MODELING CLIMATE CHANGE-DRIVEN FLOOD HAZARDS ALONG PACIFIC BASIN COASTS USING THE COASTAL STORM MODELING SYSTEM (COSMOS)

Much attention is directed toward sea-level rise (SLR) in projections of 21^st century coastal flooding. This notwithstanding, the impacts of storms and changes in atmospheric forcing brought about by climate change are also of vital importance. SLR occurs gradually over many years, allowing for planning and mitigation, but episodic events associated with storms and climate cycles will continue to be a major cause of costly and hazardous flood events. Thus, it is imperative to not only determine inundation potentials due to SLR but also to include flooding from extreme water levels super-imposed on expected future sea levels.

On the open coast, flooding and inundation is largely driven by tides, storm surge, and waves. Because of the vastness of the Pacific Ocean and strong persistent winds, open coasts within the Pacific Basin are particularly vulnerable to large long-period waves that, in shallow water near the shore, cause a super-elevation of the mean water level and fluctuations about that mean (wave runup).
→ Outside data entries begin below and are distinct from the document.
### src/rtl/eth0_cfg_regfile.sv
// eth0_cfg_regfile: eth0 config write responder; each accepted write is held in a
// shadow stage for COMMIT_CYCLES cycles before it reaches the active registers.
module eth0_cfg_regfile
   import eth0_cfg_pkg::*;
#(
   parameter int          COMMIT_CYCLES = 4,
   parameter logic [15:0] DEF_UDP_PORT  = 16'd5000
) (
   input  logic        clk_hifreq,
   input  logic        rst_n,
   input  logic [7:0]  reg_addr,
   input  logic [31:0] data_in,
   input  logic        wren,
   output logic        busy,
   output logic [47:0] mac_addr,
   output logic [31:0] ip_addr,
   output logic [15:0] udp_port,
   output logic        core_enable,
   output logic        cfg_valid,
   output logic        addr_err,
   output logic        drop_err
);
   cfg_state_t  state_q, state_d;
   logic [3:0]  cnt_q, cnt_d;
   logic [7:0]  addr_q, addr_d;
   logic [31:0] data_q, data_d;
   logic        busy_q, busy_d;
   logic [31:0] mac_lo_q, mac_lo_d;
   logic [15:0] mac_hi_q, mac_hi_d;
   logic [31:0] ip_q, ip_d;
   logic [15:0] port_q, port_d;
   logic        en_q, en_d;
   wr_mask_t    mask_q, mask_d;
   logic        valid_q, valid_d;
   logic        aerr_q, aerr_d;
   logic        derr_q, derr_d;

   always_comb begin
      state_d  = state_q;
      cnt_d    = cnt_q;
      addr_d   = addr_q;
      data_d   = data_q;
      busy_d   = busy_q;
      mac_lo_d = mac_lo_q;
      mac_hi_d = mac_hi_q;
      ip_d     = ip_q;
      port_d   = port_q;
      en_d     = en_q;
      mask_d   = mask_q;
      aerr_d   = aerr_q;
      derr_d   = derr_q;
      if (state_q == IDLE) begin
         if (wren) begin
            addr_d  = reg_addr;
            data_d  = data_in;
            cnt_d   = 4'(COMMIT_CYCLES - 1);
            busy_d  = 1'b1;
            state_d = COMMIT;
         end
      end else begin
         if (wren) derr_d = 1'b1;
         cnt_d = cnt_q - 4'd1;
         if (cnt_q == 4'd0) begin
            cnt_d   = 4'd0;
            busy_d  = 1'b0;
            state_d = IDLE;
            case (addr_q)
               ADDR_CTRL: begin
                  // soft reset wins over enable and also clears the sticky errors
                  if (data_q[CTRL_SRST]) begin
                     mac_lo_d = '0;
                     mac_hi_d = '0;
                     ip_d     = '0;
                     port_d   = DEF_UDP_PORT;
                     en_d     = 1'b0;
                     mask_d   = '0;
                     aerr_d   = 1'b0;
                     derr_d   = 1'b0;
                  end else en_d = data_q[CTRL_EN];
               end
               ADDR_MAC_LO: begin
                  mac_lo_d = data_q;
                  mask_d[MASK_MAC_LO] = 1'b1;
               end
               ADDR_MAC_HI: begin
                  mac_hi_d = data_q[15:0];
                  mask_d[MASK_MAC_HI] = 1'b1;
               end
               ADDR_IP: begin
                  ip_d = data_q;
                  mask_d[MASK_IP] = 1'b1;
               end
               ADDR_PORT: begin
                  port_d = data_q[15:0];
                  mask_d[MASK_PORT] = 1'b1;
               end
               default: aerr_d = 1'b1;
            endcase
         end
      end
      valid_d = (mask_d == MASK_ALL) && en_d;
   end

   always_ff @(posedge clk_hifreq or negedge rst_n) begin
      if (!rst_n) begin
         state_q  <= IDLE;
         cnt_q    <= '0;
         addr_q   <= '0;
         data_q   <= '0;
         busy_q   <= 1'b0;
         mac_lo_q <= '0;
         mac_hi_q <= '0;
         ip_q     <= '0;
         port_q   <= DEF_UDP_PORT;
         en_q     <= 1'b0;
         mask_q   <= '0;
         valid_q  <= 1'b0;
         aerr_q   <= 1'b0;
         derr_q   <= 1'b0;
      end else begin
         state_q  <= state_d;
         cnt_q    <= cnt_d;
         addr_q   <= addr_d;
         data_q   <= data_d;
         busy_q   <= busy_d;
         mac_lo_q <= mac_lo_d;
         mac_hi_q <= mac_hi_d;
         ip_q     <= ip_d;
         port_q   <= port_d;
         en_q     <= en_d;
         mask_q   <= mask_d;
         valid_q  <= valid_d;
         aerr_q   <= aerr_d;
         derr_q   <= derr_d;
      end
   end

   assign busy        = busy_q;
   assign mac_addr    = {mac_hi_q, mac_lo_q};
   assign ip_addr     = ip_q;
   assign udp_port    = port_q;
   assign core_enable = en_q;
   assign cfg_valid   = valid_q;
   assign addr_err    = aerr_q;
   assign drop_err    = derr_q;
endmodule

### config.mk
export PLATFORM = sky130hd
export DESIGN_NAME = eth0_cfg_regfile
export DESIGN_NICKNAME = d
export VERILOG_FILES = /design/src/rtl/eth0_cfg_pkg.sv /design/src/rtl/eth0_cfg_regfile.sv
export SDC_FILE = /design/constraint.sdc
export NUM_CORES = 1
export LEC_CHECK = 0
export ABC_AREA = 0
export CAP_MARGIN = 10
export CORE_ASPECT_RATIO = 0.6
export CORE_UTILIZATION = 53
export CTS_CLUSTER_DIAMETER = 120
export CTS_CLUSTER_SIZE = 28
export DETAILED_ROUTE_END_ITERATION = 10
export PLACE_DENSITY = 0.93
export SLEW_MARGIN = 15
export SYNTH_ARGS = -nofsm -noshare
export SYNTH_HDL_FRONTEND = slang
export SYNTH_SLANG_ARGS = --single-unit
### constraint.sdc
create_clock -name clk_hifreq -period 4.5 [get_ports clk_hifreq]
set_input_delay 0.9 -clock clk_hifreq [delete_from_list [all_inputs] [get_ports clk_hifreq]]
set_output_delay 0.9 -clock clk_hifreq [all_outputs]
set_load 0.05 [all_outputs]
--- src/rtl/seq_wide_adder_ctrl.sv ---
// Sequential wide adder: one N-bit ripple chunk adder reused over K cycles, LSB chunk first.
// Optional subtract mode (extra 'sub' port) is enabled by defining SEQ_WIDE_ADDER_SUB_EN.

module rippleChunkAdder #(
  parameter int N = 4
) (
  input  logic [N-1:0] a,
  input  logic [N-1:0] b,
  input  logic         ci,
  output logic [N-1:0] s,
  output logic         co
);
  logic [N:0] c;

  assign c[0] = ci;
  for (genvar i = 0; i < N; i++) begin : gFullAdder
    assign s[i]   = a[i] ^ b[i] ^ c[i];
    assign c[i+1] = (a[i] & b[i]) | (c[i] & (a[i] ^ b[i]));
  end
  assign co = c[N];
endmodule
Many studies have estimated wave runup for coastal flooding predictions, but when considering large geographic areas, most rely on empirical models and offshore wave conditions, neglecting changes in wave energy across the continental shelf and non-linear effects such as wave-current interactions in tidally-dominated regions. In this study, a numerical modeling system (CoSMoS) scales down global climate projections to the local level across large geographic areas while accounting for non-linear effects of depth changes on waves and wave-current interactions. CoSMoS has been applied to more than 700 km along the California coast. Spatial coastal flooding extents are available via a user-friendly web tool that includes several GIS attributes. Results show that, with the exception of high SLR conditions, wave runup is the largest contributor to flooding along this high-energy coast. Inclusion of storms can increase local flood extents by > 20%. Results also indicate that flood levels are non-linearly related to sea-level rise and that the discrepancy increases with sea-level rise. Thus, linear superposition of static flood levels with SLR will result in under- or over-estimation of flood hazard. The modeling system is dynamic and transferable, with discussions underway to apply it in the Central Pacific.